The CHD7 fusion partner BEND2 encodes BEN domain-containing 2, a relatively uncharacterized protein. Alignment of RNA-seq reads across the BEND2 genomic loci revealed an increase in expression of BEND2 downstream from the breakpoints, indicating the fusion of BEND2 with CHD7 enhances transcription of BEND2 (Fig. 3C). Furthermore, BEND2 was found to be an extreme high expression outlier in this tumor compared to all TCGA disease types (Fig. 3D). BEND2 protein is solely characterized by the presence of two BEN domains, which have been demonstrated to bind DNA and are typically found in proteins involved in transcription and chromatin regulation (Abhiman et al. 2008; Sathyan et al. 2011; Dai et al. 2013, 2015). Interestingly, a fusion between EWSR1 amino-terminal transactivation domain and BEND2 was identified in two patients in the ICGC study, one of which was a grade 3 PanNET (Scarpa et al. 2017).
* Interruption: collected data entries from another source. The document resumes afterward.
This is an optimization exercise on Yosys and OpenROAD, whose aim is a short achievable clock period and few clock cycles, not a production implementation. In this exercise RTL edits were held to simulation tests only and were not proved equivalent to the original. No activity file was given, so power comes from the tool's default toggle rates.

==> trial 3 <==
## bsc_codec
module bsc_codec (
    input  wire        clk,
    input  wire        rst,
    input  wire        cmd_valid,
    output wire        cmd_ready,
    input  wire [31:0] cmd_word,
    input  wire [63:0] cmd_opnd,
    output wire        rsp_valid,
    output wire [7:0]  rsp_status,
    output wire [63:0] rsp_data
);
    localparam [7:0] OP_NOP       = 8'h00;
    localparam [7:0] OP_WR_INIT   = 8'h10;
    localparam [7:0] OP_WR_PUSH   = 8'h11;
    localparam [7:0] OP_WR_FINISH = 8'h12;
    localparam [7:0] OP_ENC_BYTE  = 8'h13;
    localparam [7:0] OP_ENC_EOS   = 8'h14;
    localparam [7:0] OP_ENC_NOOP  = 8'h15;
    localparam [7:0] OP_DENC_BYTE = 8'h16;
    localparam [7:0] OP_DENC_END  = 8'h17;
    localparam [7:0] OP_OB_READ   = 8'h18;
    localparam [7:0] OP_RD_INIT   = 8'h20;
    localparam [7:0] OP_RD_PULL   = 8'h21;
    localparam [7:0] OP_DEC_START = 8'h22;
    localparam [7:0] OP_DEC_NEXT  = 8'h23;
    localparam [7:0] OP_DDEC_RUN  = 8'h24;
    localparam [7:0] OP_ACC_READ  = 8'h25;
    localparam [7:0] OP_IB_WRITE  = 8'h26;
    localparam [7:0] OP_REG_READ  = 8'h30;
    localparam [7:0] ST_OK        = 8'h00;
    localparam [7:0] ERR_ILLEGAL  = 8'h01;
    localparam [7:0] ERR_ADDR     = 8'h02;
    localparam [7:0] ERR_LENGTH   = 8'h03;
    localparam [7:0] ERR_FAULTED  = 8'h04;
    localparam [7:0] ERR_WIDTH    = 8'h10;
    localparam [7:0] ERR_VALUE    = 8'h11;
    localparam [7:0] ERR_OBUF_FULL= 8'h12;
    localparam [7:0] ERR_ENC_STATE= 8'h13;
    localparam [7:0] ERR_ZERO_BYTE= 8'h14;
    localparam [7:0] ERR_EXHAUSTED= 8'h20;
    localparam [7:0] ERR_UTF8     = 8'h21;
    localparam [7:0] ERR_NOOP_STR = 8'h22;
  ...
clock: 10.0 ns
lec_check: 0
abc_clock_period_in_ps: 4000
cap_margin: 40
core_margin: 2
core_utilization: 30
setup_slack_margin: 5
slew_margin: 40
run.sh (not shown) runs the stock make flow with config.mk's settings and CLKGATE_MAP_FILE= SYNTH_SCRIPT=/design/flow/synth_recipe.tcl, a recipe that flattens the netlist after the stock synthesis.
==> inputs of trial 59, as changes to trial 3 <==
--- a/flow/design.v
+++ b/flow/design.v
@@ -42,26 +42,34 @@
     localparam [7:0] ERR_NOOP_STR = 8'h22;
     localparam [7:0] ERR_ACC_FULL = 8'h23;
     localparam [7:0] ERR_DONE     = 8'h24;
     reg        ready_q;
     reg        rv_q;
     reg [7:0]  rs_q;
     reg [63:0] rd_q;
-    reg        m_push;       
+    reg        m_rd;         
+    reg [6:0]  h_a;
+    reg        h_reg;
     reg        m_dec;        
     assign cmd_ready  = ready_q;
     assign rsp_valid  = rv_q;
     assign rsp_status = rs_q;
     assign rsp_data   = rd_q;
     reg [6:0]  olen;         
     reg [2:0]  pend;         
     reg [7:0]  wopen;
     reg        enc_instr;
     reg [7:0]  werr;
     reg [7:0]  obuf [0:63];
+    reg        p_val;
+    reg [63:0] p_v;
+    reg [6:0]  p_w;
+    reg [6:0]  p_olen;
+    reg [2:0]  p_pend;
+    reg [3:0]  p_nf;
     reg [6:0]  ilen;         
     reg [6:0]  rpos;         
     reg [2:0]  ro;           
     reg [6:0]  rbq;          
     reg [31:0] dec_left;     
     reg [31:0] dec_target;
     reg [31:0] dec_count;
@@ -161,19 +169,20 @@
         if (werr != 8'd0)      w_st = ERR_FAULTED;
         else if (c_wbad)       w_st = ERR_WIDTH;
         else if (w_vbad)       w_st = ERR_VALUE;
         else if (w_full)       w_st = ERR_OBUF_FULL;
     end
     wire         pu_fire = (x_wrpush && w_st == ST_OK) || (x_encpush && e_st == ST_OK);
     wire         pu_raw  = (c_lo == 3'd1);
-    wire [127:0] pu_vsh  = {cmd_opnd, 64'd0} >> c_w;       
-    wire [63:0]  pu_vl   = pu_raw ? pu_vsh[63:0] : {e_v, 55'd0};
+    wire [63:0]  pu_v    = pu_raw ? cmd_opnd : {55'd0, e_short ? {7'd0, e_v[8:7]} : e_v};
+    wire [6:0]   pu_w    = pu_raw ? c_w : e_short ? 7'd2 : 7'd9;
     wire [3:0]  pu_nf   = pu_raw ? w_nf : e_short ? e_nf2 : e_nf9;
     wire [2:0]  pu_pend = pu_raw ? w_lo[2:0] : e_short ? e_lo2[2:0] : e_lo9[2:0];
-    wire [71:0] pu_tail = {wopen, 64'd0} | ({pu_vl, 8'd0} >> pend);
+    wire [127:0] q_vsh  = {p_v, 64'd0} >> p_w;
+    wire [71:0]  q_tail = {wopen, 64'd0} | ({q_vsh[63:0], 8'd0} >> p_pend);
     function [7:0] tbyte(input [71:0] t, input [3:0] j);
         case (j)
             4'd0: tbyte = t[71:64];
             4'd1: tbyte = t[63:56];
             4'd2: tbyte = t[55:48];
             4'd3: tbyte = t[47:40];
             4'd4: tbyte = t[39:32];
@@ -183,17 +192,17 @@
             default: tbyte = t[7:0];
         endcase
     endfunction
     integer k;
     reg [6:0] ob_j;
     always @(posedge clk) begin
         for (k = 0; k < 64; k = k + 1) begin
-            ob_j = k[6:0] - olen;
-            if (ob_j < 7'd9)
-                obuf[k] <= tbyte(pu_tail, ob_j[3:0]);
+            ob_j = k[6:0] - p_olen;
+            if (p_val && ob_j < 7'd9)
+                obuf[k] <= tbyte(q_tail, ob_j[3:0]);
         end
     end
     wire [3:0]  bltr = 4'd8 - {1'b0, ro};
     wire [3:0]  roff = {1'b0, ro};
     wire [95:0] xw   = {lane[0], lane[1], lane[2], lane[3], lane[4], lane[5],
                         lane[6], lane[7], lane[8], lane[9], lane[10], lane[11]};
     wire [95:0] xa   = xw << roff;                             
@@ -517,15 +526,16 @@
     wire x_dec_go = d_run0p || d_run0d;    
     always @(posedge clk) begin
         if (rst) begin
             ready_q    <= 1'b1;
             rv_q       <= 1'b0;
             rs_q       <= 8'd0;
             rd_q       <= 64'd0;
-            m_push     <= 1'b0;
+            m_rd       <= 1'b0;
+            p_val      <= 1'b0;
             m_dec      <= 1'b0;
             olen       <= 7'd0;
             pend       <= 3'd0;
             wopen      <= 8'd0;
             enc_instr  <= 1'b0;
             werr       <= 8'd0;
             ilen       <= 7'd0;
@@ -545,31 +555,52 @@
             if (accept) begin
                 rs_q <= x_st;
                 rd_q <= x_data;
                 if (x_dec_go && !d_fin) begin
                     rv_q    <= 1'b0;
                     ready_q <= 1'b0;
                     m_dec   <= 1'b1;
+                end else if (p_val && (x_obread || (x_regread && c_imm == 8'd2))) begin
+                    rv_q    <= 1'b0;
+                    ready_q <= 1'b0;
+                    m_rd    <= 1'b1;
+                    h_a     <= c_a;
+                    h_reg   <= x_regread;
                 end else begin
                     rv_q    <= 1'b1;
                 end
             end else if (m_dec) begin
                 if (d_fin) begin
                     rv_q    <= 1'b1;
                     ready_q <= 1'b1;
                     m_dec   <= 1'b0;
                     rs_q    <= d_st;
                     rd_q    <= (d_st != ST_OK) ? 64'd0 :
                                d_noop ? 64'h1_0000_0000 : {57'd0, d_alen_n};
                 end else
                     rv_q    <= 1'b0;
+            end else if (m_rd) begin
+                rv_q    <= 1'b1;
+                ready_q <= 1'b1;
+                m_rd    <= 1'b0;
+                if (rs_q == ST_OK)
+                    rd_q <= {56'd0, (h_reg || h_a >= olen) ? wopen : obuf[h_a[5:0]]};
             end else begin
                 rv_q    <= 1'b0;
                 ready_q <= 1'b1;
-                m_push  <= 1'b0;
+            end
+            if (p_val)
+                wopen <= tbyte(q_tail, p_nf);
+            p_val <= pu_fire;
+            if (pu_fire) begin
+                p_v    <= pu_v;
+                p_w    <= pu_w;
+                p_olen <= olen;
+                p_pend <= pend;
+                p_nf   <= pu_nf;
             end
             if (x_wrinit) begin
                 olen      <= 7'd0;
                 pend      <= 3'd0;
                 wopen     <= 8'd0;
                 enc_instr <= 1'b0;
                 werr      <= 8'd0;
@@ -583,15 +614,14 @@
                     if (x_encbyte) enc_instr <= 1'b1;
                     if (x_enceos)  enc_instr <= 1'b0;
                 end else if (e_st != ERR_FAULTED)
                     werr <= e_st;
             end
             if (pu_fire) begin
                 olen  <= olen + {3'd0, pu_nf};
-                wopen <= tbyte(pu_tail, pu_nf);
                 pend  <= pu_pend;
             end
             if (rdinit_do) begin
                 ilen       <= c_a;
                 rpos       <= 7'd0;
                 ro         <= 3'd0;
                 rbq        <= c_a;
==> inputs of trial 62, as changes to trial 3 <==
--- a/flow/design.v
+++ b/flow/design.v
@@ -42,26 +42,34 @@
     localparam [7:0] ERR_NOOP_STR = 8'h22;
     localparam [7:0] ERR_ACC_FULL = 8'h23;
     localparam [7:0] ERR_DONE     = 8'h24;
     reg        ready_q;
     reg        rv_q;
     reg [7:0]  rs_q;
     reg [63:0] rd_q;
-    reg        m_push;       
+    reg        m_rd;         
+    reg [6:0]  h_a;
+    reg        h_reg;
     reg        m_dec;        
     assign cmd_ready  = ready_q;
     assign rsp_valid  = rv_q;
     assign rsp_status = rs_q;
     assign rsp_data   = rd_q;
     reg [6:0]  olen;         
     reg [2:0]  pend;         
     reg [7:0]  wopen;
     reg        enc_instr;
     reg [7:0]  werr;
     reg [7:0]  obuf [0:63];
+    reg        p_val;
+    reg [63:0] p_v;
+    reg [6:0]  p_olen;
+    reg [2:0]  p_pend;
+    reg [6:0]  p_sh;         
+    reg [3:0]  p_nf;
     reg [6:0]  ilen;         
     reg [6:0]  rpos;         
     reg [2:0]  ro;           
     reg [6:0]  rbq;          
     reg [31:0] dec_left;     
     reg [31:0] dec_target;
     reg [31:0] dec_count;
@@ -161,19 +169,20 @@
         if (werr != 8'd0)      w_st = ERR_FAULTED;
         else if (c_wbad)       w_st = ERR_WIDTH;
         else if (w_vbad)       w_st = ERR_VALUE;
         else if (w_full)       w_st = ERR_OBUF_FULL;
     end
     wire         pu_fire = (x_wrpush && w_st == ST_OK) || (x_encpush && e_st == ST_OK);
     wire         pu_raw  = (c_lo == 3'd1);
-    wire [127:0] pu_vsh  = {cmd_opnd, 64'd0} >> c_w;       
-    wire [63:0]  pu_vl   = pu_raw ? pu_vsh[63:0] : {e_v, 55'd0};
+    wire [63:0]  pu_v    = pu_raw ? cmd_opnd : {55'd0, e_short ? {7'd0, e_v[8:7]} : e_v};
+    wire [6:0]   pu_w    = pu_raw ? c_w : e_short ? 7'd2 : 7'd9;
     wire [3:0]  pu_nf   = pu_raw ? w_nf : e_short ? e_nf2 : e_nf9;
     wire [2:0]  pu_pend = pu_raw ? w_lo[2:0] : e_short ? e_lo2[2:0] : e_lo9[2:0];
-    wire [71:0] pu_tail = {wopen, 64'd0} | ({pu_vl, 8'd0} >> pend);
+    wire [135:0] q_vsh  = {p_v, 72'd0} >> p_sh;
+    wire [71:0]  q_tail = {wopen, 64'd0} | q_vsh[71:0];
     function [7:0] tbyte(input [71:0] t, input [3:0] j);
         case (j)
             4'd0: tbyte = t[71:64];
             4'd1: tbyte = t[63:56];
             4'd2: tbyte = t[55:48];
             4'd3: tbyte = t[47:40];
             4'd4: tbyte = t[39:32];
@@ -183,17 +192,17 @@
             default: tbyte = t[7:0];
         endcase
     endfunction
     integer k;
     reg [6:0] ob_j;
     always @(posedge clk) begin
         for (k = 0; k < 64; k = k + 1) begin
-            ob_j = k[6:0] - olen;
-            if (ob_j < 7'd9)
-                obuf[k] <= tbyte(pu_tail, ob_j[3:0]);
+            ob_j = k[6:0] - p_olen;
+            if (p_val && ob_j < 7'd9)
+                obuf[k] <= tbyte(q_tail, ob_j[3:0]);
         end
     end
     wire [3:0]  bltr = 4'd8 - {1'b0, ro};
     wire [3:0]  roff = {1'b0, ro};
     wire [95:0] xw   = {lane[0], lane[1], lane[2], lane[3], lane[4], lane[5],
                         lane[6], lane[7], lane[8], lane[9], lane[10], lane[11]};
     wire [95:0] xa   = xw << roff;                             
@@ -331,27 +340,26 @@
     wire [6:0]  d_alen1  = m_dec ? acc_len + 7'd1 : 7'd1;
     wire [6:0]  d_alen2  = m_dec ? acc_len + 7'd2 : 7'd2;
     wire [6:0]  d_alen_n = (d_nap == 2'd2) ? d_alen2 : (d_nap == 2'd1) ? d_alen1 : d_alen;
     wire       pull_do = x_rdpull && (pl_st == ST_OK);
     wire       pull_sel = (c_opc[2:0] == 3'd1) && !m_dec;
     wire       adv     = pull_do || d_run;
     function [14:0] dadv(input [4:0] c, input [2:0] o, input [9:0] r);
-        reg [4:0] t; reg [9:0] nr;
+        reg [4:0] t;
         begin
-            t = {2'd0, o} + c;
             case (c)
-                5'd1:  nr = r - 10'd1;
-                5'd2:  nr = r - 10'd2;
-                5'd3:  nr = r - 10'd3;
-                5'd4:  nr = r - 10'd4;
-                5'd9:  nr = r - 10'd9;
-                5'd10: nr = r - 10'd10;
-                5'd11: nr = r - 10'd11;
-                5'd18: nr = r - 10'd18;
-                default: nr = r;
+                5'd1:  t = {2'd0, o} + 5'd1;
+                5'd2:  t = {2'd0, o} + 5'd2;
+                5'd3:  t = {2'd0, o} + 5'd3;
+                5'd4:  t = {2'd0, o} + 5'd4;
+                5'd9:  t = {2'd0, o} + 5'd9;
+                5'd10: t = {2'd0, o} + 5'd10;
+                5'd11: t = {2'd0, o} + 5'd11;
+                5'd18: t = {2'd0, o} + 5'd18;
+                default: t = {2'd0, o};
             endcase
             dadv = {t[4:3], t[2:0], 10'd0};
         end
     endfunction
     wire [14:0] da_p = dadv(ds_p[30:26], ro, rm);
     wire [14:0] da_d = dadv(ds_d[30:26], ro, rm);
     wire [14:0] da   = d_diag ? da_d : da_p;
@@ -517,15 +525,16 @@
     wire x_dec_go = d_run0p || d_run0d;    
     always @(posedge clk) begin
         if (rst) begin
             ready_q    <= 1'b1;
             rv_q       <= 1'b0;
             rs_q       <= 8'd0;
             rd_q       <= 64'd0;
-            m_push     <= 1'b0;
+            m_rd       <= 1'b0;
+            p_val      <= 1'b0;
             m_dec      <= 1'b0;
             olen       <= 7'd0;
             pend       <= 3'd0;
             wopen      <= 8'd0;
             enc_instr  <= 1'b0;
             werr       <= 8'd0;
             ilen       <= 7'd0;
@@ -545,31 +554,52 @@
             if (accept) begin
                 rs_q <= x_st;
                 rd_q <= x_data;
                 if (x_dec_go && !d_fin) begin
                     rv_q    <= 1'b0;
                     ready_q <= 1'b0;
                     m_dec   <= 1'b1;
+                end else if (p_val && (x_obread || (x_regread && c_imm == 8'd2))) begin
+                    rv_q    <= 1'b0;
+                    ready_q <= 1'b0;
+                    m_rd    <= 1'b1;
+                    h_a     <= c_a;
+                    h_reg   <= x_regread;
                 end else begin
                     rv_q    <= 1'b1;
                 end
             end else if (m_dec) begin
                 if (d_fin) begin
                     rv_q    <= 1'b1;
                     ready_q <= 1'b1;
                     m_dec   <= 1'b0;
                     rs_q    <= d_st;
                     rd_q    <= (d_st != ST_OK) ? 64'd0 :
                                d_noop ? 64'h1_0000_0000 : {57'd0, d_alen_n};
                 end else
                     rv_q    <= 1'b0;
+            end else if (m_rd) begin
+                rv_q    <= 1'b1;
+                ready_q <= 1'b1;
+                m_rd    <= 1'b0;
+                if (rs_q == ST_OK)
+                    rd_q <= {56'd0, (h_reg || h_a >= olen) ? wopen : obuf[h_a[5:0]]};
             end else begin
                 rv_q    <= 1'b0;
                 ready_q <= 1'b1;
-                m_push  <= 1'b0;
+            end
+            if (p_val)
+                wopen <= tbyte(q_tail, p_nf);
+            p_val <= pu_fire;
+            if (pu_fire) begin
+                p_v    <= pu_v;
+                p_olen <= olen;
+                p_pend <= pend;
+                p_sh   <= pu_w + {4'd0, pend};
+                p_nf   <= pu_nf;
             end
             if (x_wrinit) begin
                 olen      <= 7'd0;
                 pend      <= 3'd0;
                 wopen     <= 8'd0;
                 enc_instr <= 1'b0;
                 werr      <= 8'd0;
@@ -583,15 +613,14 @@
                     if (x_encbyte) enc_instr <= 1'b1;
                     if (x_enceos)  enc_instr <= 1'b0;
                 end else if (e_st != ERR_FAULTED)
                     werr <= e_st;
             end
             if (pu_fire) begin
                 olen  <= olen + {3'd0, pu_nf};
-                wopen <= tbyte(pu_tail, pu_nf);
                 pend  <= pu_pend;
             end
             if (rdinit_do) begin
                 ilen       <= c_a;
                 rpos       <= 7'd0;
                 ro         <= 3'd0;
                 rbq        <= c_a;
==> summary of the runs <==
The lowest first-iteration DRC count belongs to trial 59, the highest to trial 62.
In trial 62 the critical path depth is higher than in trial 3, by 1.
Synthesized cell count: trial 3 is lower than trial 59 (about 2%).
Total power: trial 62 > trial 3 > trial 59.
Against trial 3, the non-clock buffer count of trial 62 is lower by 713.
Global-route usage: trial 3 < trial 59 < trial 62.
Between trial 62 and trial 3, the lower sequential power is in trial 3 (gap about 4%, measured against trial 3).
Moreover, the EWSR1–BEND2 rearrangement also similarly resulted in a fusion transcript containing exons 9–14 of BEND2, indicating a common breakpoint among these BEND2 rearrangements. In addition, a recurring fusion between MN1 and BEND2 was identified in three patients with central nervous system primitive neuroectodermal tumors (Sturm et al. 2016). This rearrangement also resulted in the juxtaposition of a transactivation domain donated by MN1 with BEND2. The cumulative evidence leads to the hypothesis that activation of BEND2, either by fusion with a transactivation domain or potentially by increased expression, may promote oncogenic activity.

Gene Expression Analysis

RNA-seq data were compiled as gene-specific RPKM values for all seven PanNEN samples (six PanNETs and one PanNEC) sequenced as part of the POG initiative. As these samples represented several different tumor grades (two grade 1, three grade 2, and two grade 3), we evaluated the impact of tumor grade on gene expression. A mixed-effects model fit to the principal components showed that tumor grade accounted for 5% of the variability in the transcriptomic data. Based on this observation, elastic net regression was used to identify genes that could characterize tumor grade in these samples (Supplemental Fig. S3). This approach revealed genes associated with PanNEN grade. Along with the MKI67, which encodes Ki-67, high expression of RIPPLY3, CIT, YBX2, and KIF19 was also associated with the G3 PanNEN signature. RIPPLY3 is expressed in islet β cells of the pancreas and may play a role in regulating proliferation and differentiation of β cells (Osipovich et al. 2014). Last, hierarchical clustering of the samples based on highly variable genes revealed that tumors with similar grade did not cluster together (Supplemental Fig. S4). These experiments suggested that tumor grade did not significantly bias global gene expression in these samples, but revealed potential gene signatures associated with tumor grade that merit further study.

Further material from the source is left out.